Children born with certain heart defects have impaired blood flow from the right ventricle to the pulmonary artery leading to the lungs, requiring implanted devices (known as right-ventricular outflow tract conduits) to maintain the flow. However, these conduits fail over time, and children typically face multiple open-heart operations during their lives to reopen the passage.
Now, a prospective multicenter study in the October 27 issue of the Journal of the American College of Cardiology, led by Children's Hospital Boston cardiologist Doff McElhinney, MD, finds good preliminary outcomes with a valve that can be delivered non-surgically -- threaded up a leg vein to the heart -- potentially avoiding the need for repeated open-heart operations.
The device, known as the Melody transcatheter pulmonary valve (Medtronic, Inc), received backing from an FDA advisory panel in July, suggesting FDA approval may come soon for certain patients. (See http://www.reuters.com/article/healthNews/idUSTRE56L71020090722). The device is currently approved in Europe and Canada; if approved by the FDA, it could be the first catheter-placed heart valve to be approved in the U.S.

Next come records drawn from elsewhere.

--- src/pkg/iowd_map.vh ---
// Constants for the I/O window decode configuration registers.
// Included by the decode block and its window comparator; definitions only.
`ifndef IOWD_MAP_VH
`define IOWD_MAP_VH

// Configuration dword offsets (byte addresses)
`define IOWD_OFS_WIN0_BASE 8'h2C
`define IOWD_OFS_WIN0_LIMIT 8'h30
`define IOWD_OFS_WIN1_BASE 8'h34
`define IOWD_OFS_WIN1_LIMIT 8'h38
`define IOWD_OFS_INTR 8'h3C
// Byte offsets of the interrupt bytes inside the 3Ch dword
`define IOWD_OFS_INTR_LINE 8'h3C
`define IOWD_OFS_INTR_PIN 8'h3D

// Field layout of base and limit registers
`define IOWD_PAGE_MSB 31
`define IOWD_PAGE_LSB 16
`define IOWD_ADDR_MSB 15
`define IOWD_ADDR_LSB 2
`define IOWD_ADDR_W 14
`define IOWD_TYPE_W 2
`define IOWD_TYPE_IO32 2'h1
`define IOWD_PAGE_VAL 16'h0000

// Reset and fixed values
`define IOWD_ADDR_RST 14'h0000
`define IOWD_LINE_RST 8'h00
`define IOWD_PIN_VAL 8'h01

// ISA alias filter: address bits 9:8 nonzero marks upper 768 bytes of each 1K
`define IOWD_ISA_MSB 9
`define IOWD_ISA_LSB 8

`endif

--- src/rtl/iowd_win_cmp.v ---
// One I/O window comparator: inclusive dword range check within page zero.
// Assumes base and limit fields arrive from registers in the same clock domain.
`timescale 1ns/10ps
`include "iowd_map.vh"

module iowd_win_cmp (
    input wire [31:0] i_addr,                  // I/O address under test
    input wire [`IOWD_ADDR_W-1:0] i_base,      // Window bottom, dword units
    input wire [`IOWD_ADDR_W-1:0] i_limit,     // Window top, dword units
    output wire o_hit                          // Address falls inside enabled window
);

    wire [`IOWD_ADDR_W-1:0] addr_dw;
    wire page_ok;
    wire win_enabled;

    assign addr_dw = i_addr[`IOWD_ADDR_MSB:`IOWD_ADDR_LSB];
    // Page field is fixed at zero, so only page zero decodes
    assign page_ok = (i_addr[`IOWD_PAGE_MSB:`IOWD_PAGE_LSB] == `IOWD_PAGE_VAL);
    assign win_enabled = (i_base != `IOWD_ADDR_RST) || (i_limit != `IOWD_ADDR_RST);
    assign o_hit = win_enabled && page_ok && (addr_dw >= i_base) && (addr_dw <= i_limit);

endmodule

--- src/rtl/iowd_decode_regs.v ---
// I/O window decode registers of a PCI to CardBus bridge, with decode.
// Assumes configuration accesses and bus address probes are synchronous to i_mclk.
`timescale 1ns/10ps
`include "iowd_map.vh"

module iowd_decode_regs #(
    parameter NUM_WIN = 2                       // Number of I/O windows
) (
    input wire i_mclk,                          // PCI clock, 20 MHz
    input wire i_rst_n,                         // Asynchronous reset, active low
    input wire i_cfg_wr,                        // Config write strobe, one cycle
    input wire i_cfg_rd,                        // Config read strobe, one cycle
    input wire [7:0] i_cfg_addr,                // Config byte offset, dword aligned
    input wire [3:0] i_cfg_be,                  // Byte enables, active high
    input wire [31:0] i_cfg_wdata,              // Config write data
    output reg [31:0] o_cfg_rdata,              // Config read data
    output reg o_cfg_ack,                       // Access completed, one cycle
    input wire i_pci_io_req,                    // PCI I/O cycle address valid
    input wire [31:0] i_pci_io_addr,            // PCI I/O address
    output reg o_fwd_to_cb,                     // Forward PCI cycle to CardBus
    input wire i_cb_io_req,                     // CardBus I/O cycle address valid
    input wire [31:0] i_cb_io_addr,             // CardBus I/O address
    output reg o_fwd_to_pci,                    // Forward CardBus cycle to PCI
    input wire i_legacy_io_alias_filter,        // ISA alias filtering enabled
    input wire i_functional_irq_route_select,   // 0 PCI interrupt, 1 legacy steering
    input wire i_card_func_irq,                 // Card functional interrupt, high
    output reg o_pci_inta,                      // Interrupt toward PCI, active high
    output reg o_legacy_irq                     // Interrupt toward legacy steering
);

    ////////////////////////////////////////////////////////////////////////////
    // Register storage

    reg [`IOWD_ADDR_W-1:0] base_reg [0:NUM_WIN-1];
    reg [`IOWD_ADDR_W-1:0] limit_reg [0:NUM_WIN-1];
    reg [7:0] line_reg;
    reg [31:0] rdata_next;

    wire [NUM_WIN-1:0] pci_hit;
    wire [NUM_WIN-1:0] cb_hit;
    wire isa_alias;

    // Writable dword field assembled from byte lanes 0 and 1
    function [`IOWD_ADDR_W-1:0] merge_field;
        input [`IOWD_ADDR_W-1:0] old_val;
        input [3:0] be;
        input [31:0] wdata;
        reg [15:0] tmp;
        begin
            tmp = {old_val, `IOWD_TYPE_IO32};
            if (be[0]) begin
                tmp[7:0] = wdata[7:0];
            end
            if (be[1]) begin
                tmp[15:8] = wdata[15:8];
            end
            merge_field = tmp[`IOWD_ADDR_MSB:`IOWD_ADDR_LSB];
        end
    endfunction

    ////////////////////////////////////////////////////////////////////////////
    // Per-window registers and comparators

    genvar gi;
    generate
        for (gi = 0; gi < NUM_WIN; gi = gi + 1) begin : g_win
            // Offset sums are integer wide; keep the low byte on purpose
            localparam integer OFS_BASE_INT = `IOWD_OFS_WIN0_BASE + gi * 8;
            localparam integer OFS_LIMIT_INT = `IOWD_OFS_WIN0_LIMIT + gi * 8;
            wire [31:0] ofs_base_full;
            wire [31:0] ofs_limit_full;
            wire [7:0] ofs_base;
            wire [7:0] ofs_limit;
            assign ofs_base_full = OFS_BASE_INT;
            assign ofs_limit_full = OFS_LIMIT_INT;
            assign ofs_base = ofs_base_full[7:0];
            assign ofs_limit = ofs_limit_full[7:0];

            always @(posedge i_mclk or negedge i_rst_n) begin
                if (!i_rst_n) begin
                    base_reg[gi] <= `IOWD_ADDR_RST;
                    limit_reg[gi] <= `IOWD_ADDR_RST;
                end else if (i_cfg_wr) begin
                    // Upper lanes are ignored: page field stays zero
                    if (i_cfg_addr == ofs_base) begin
                        base_reg[gi] <= merge_field(base_reg[gi], i_cfg_be, i_cfg_wdata);
                    end
                    if (i_cfg_addr == ofs_limit) begin
                        limit_reg[gi] <= merge_field(limit_reg[gi], i_cfg_be, i_cfg_wdata);
                    end
                end
            end

            iowd_win_cmp u_pci_cmp (
                .i_addr(i_pci_io_addr),
                .i_base(base_reg[gi]),
                .i_limit(limit_reg[gi]),
                .o_hit(pci_hit[gi])
            );

            iowd_win_cmp u_cb_cmp (
                .i_addr(i_cb_io_addr),
                .i_base(base_reg[gi]),
                .i_limit(limit_reg[gi]),
                .o_hit(cb_hit[gi])
            );
        end
    endgenerate

    ////////////////////////////////////////////////////////////////////////////
    // Interrupt line register

    always @(posedge i_mclk or negedge i_rst_n) begin
        if (!i_rst_n) begin
            line_reg <= `IOWD_LINE_RST;
        end else if (i_cfg_wr && (i_cfg_addr == `IOWD_OFS_INTR) && i_cfg_be[0]) begin
            line_reg <= i_cfg_wdata[7:0];
        end
    end

    ////////////////////////////////////////////////////////////////////////////
    // Read path; unmapped offsets and the bridge control half read zero

    integer k;
    always @* begin
        rdata_next = 32'h00000000;
        for (k = 0; k < NUM_WIN; k = k + 1) begin
            if (i_cfg_addr == (`IOWD_OFS_WIN0_BASE + k * 8)) begin
                rdata_next = {`IOWD_PAGE_VAL, base_reg[k], `IOWD_TYPE_IO32};
            end
            if (i_cfg_addr == (`IOWD_OFS_WIN0_LIMIT + k * 8)) begin
                rdata_next = {`IOWD_PAGE_VAL, limit_reg[k], `IOWD_TYPE_IO32};
            end
        end
        if (i_cfg_addr == `IOWD_OFS_INTR) begin
            rdata_next = {16'h0000, `IOWD_PIN_VAL, line_reg};
        end
    end

    always @(posedge i_mclk or negedge i_rst_n) begin
        if (!i_rst_n) begin
            o_cfg_rdata <= 32'h00000000;
            o_cfg_ack <= 1'b0;
        end else begin
            o_cfg_ack <= i_cfg_wr | i_cfg_rd;
            if (i_cfg_rd) begin
                o_cfg_rdata <= rdata_next;
            end
        end
    end

    ////////////////////////////////////////////////////////////////////////////
    // Forwarding decisions and interrupt routing

    // Aliases of the ISA range sit in the upper three quarters of each 1K block
    assign isa_alias = (i_pci_io_addr[`IOWD_ISA_MSB:`IOWD_ISA_LSB] != 2'h0);

    always @(posedge i_mclk or negedge i_rst_n) begin
        if (!i_rst_n) begin
            o_fwd_to_cb <= 1'b0;
            o_fwd_to_pci <= 1'b0;
            o_pci_inta <= 1'b0;
            o_legacy_irq <= 1'b0;
        end else begin
            o_fwd_to_cb <= i_pci_io_req && (|pci_hit)
                && !(i_legacy_io_alias_filter && isa_alias);
            // Upstream decode is the inverse: cycles outside every window go to PCI
            o_fwd_to_pci <= i_cb_io_req && !(|cb_hit);
            o_pci_inta <= i_card_func_irq && !i_functional_irq_route_select;
            o_legacy_irq <= i_card_func_irq && i_functional_irq_route_select;
        end
    end

endmodule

"With a transcatheter valve, you don't have to open the chest and put the patient on heart-lung bypass machine, with all that that entails," says McElhinney. "Patients can come in, have a catheter procedure, stay overnight, then go home the next day."
The study, the first prospective, multicenter study of the device, involved 34 children and young adults at Children's Hospital Boston, Miami Children's Hospital and Morgan Stanley Children's Hospital (New York, NY) whose existing right-ventricular outflow conduits were malfunctioning, causing blood to flow backward from the pulmonary artery into the right ventricle (known as pulmonary regurgitation) or obstruction of blood from the right ventricle to the lungs. They had various forms of congenital heart disease, including tetralogy of Fallot, truncus arteriosus, aortic valve disease and transposition of the great arteries.

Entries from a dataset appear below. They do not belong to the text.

==> src/shared/cc_timer_map.svh <==
/*
 * constants of the three channel capture/compare timer: widths, reset
 * values and the number of channels and synchronised inputs.
 * assumes it is included by bare name from the package and design files.
 */
`ifndef CC_TIMER_MAP_SVH
`define CC_TIMER_MAP_SVH

// ****************************************************************
// widths and counts
// ****************************************************************
`define CNT_W        16
`define CHAN_N       3
`define SYNC_N       9

// ****************************************************************
// reset and terminal values
// ****************************************************************
`define CNT_RST      16'h0000
`define CNT_MAX      16'hFFFF
`define CNT_ONE      16'h0001
`define CCR_RST      16'h0000

// ****************************************************************
// positions in the synchroniser vector
// ****************************************************************
`define SY_EXT       0
`define SY_AUX       1
`define SY_SUB       2
`define SY_ALT       3
`define SY_C0A       4
`define SY_C0B       5
`define SY_C1A       6
`define SY_C1B       7
`define SY_C2A       8

`endif

==> src/shared/cc_timer_pkg.sv <==
/*
 * types of the three channel capture/compare timer.
 * assumes cc_timer_map.svh sits on the include path.
 */
`include "cc_timer_map.svh"

package cc_timer_pkg;

	// counter clock source
	typedef enum logic [1:0] {
		SRC_EXT,
		SRC_AUX,
		SRC_SUB,
		SRC_ALT
	} clk_src_e;

	// counting mode
	typedef enum logic [1:0] {
		MODE_STOP,
		MODE_UP,
		MODE_CONT,
		MODE_UPDOWN
	} cnt_mode_e;

	// counting direction state of the up/down mode
	typedef enum logic {
		DIR_UP,
		DIR_DOWN
	} dir_e;

	// capture input choice
	typedef enum logic [1:0] {
		CAP_FIRST,
		CAP_SECOND,
		CAP_GND,
		CAP_VCC
	} cap_src_e;

	// capture edge choice
	typedef enum logic [1:0] {
		EDGE_NONE,
		EDGE_RISE,
		EDGE_FALL,
		EDGE_BOTH
	} cap_edge_e;

	// output unit modes
	typedef enum logic [2:0] {
		OUT_BIT,
		OUT_SET,
		OUT_TOG_RST,
		OUT_SET_RST,
		OUT_TOG,
		OUT_RST,
		OUT_TOG_SET,
		OUT_RST_SET
	} out_mode_e;

	typedef logic [`CNT_W-1:0] cnt_t;

endpackage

All patients underwent cardiac catheterization with the intention of implanting the artificial valve, and 30 of the 34 underwent actual implantation attempts, of which 29 were successful. Three patients (9 percent) had complications during implantation, but all survived.
At follow-up six months later, no patient had more than mild pulmonary regurgitation. Of 24 patients who had Class II or III heart failure (mild to moderate limitation of physical activity) before the procedure, 19 had improved by at least one functional class at six months, and no patient's function had declined.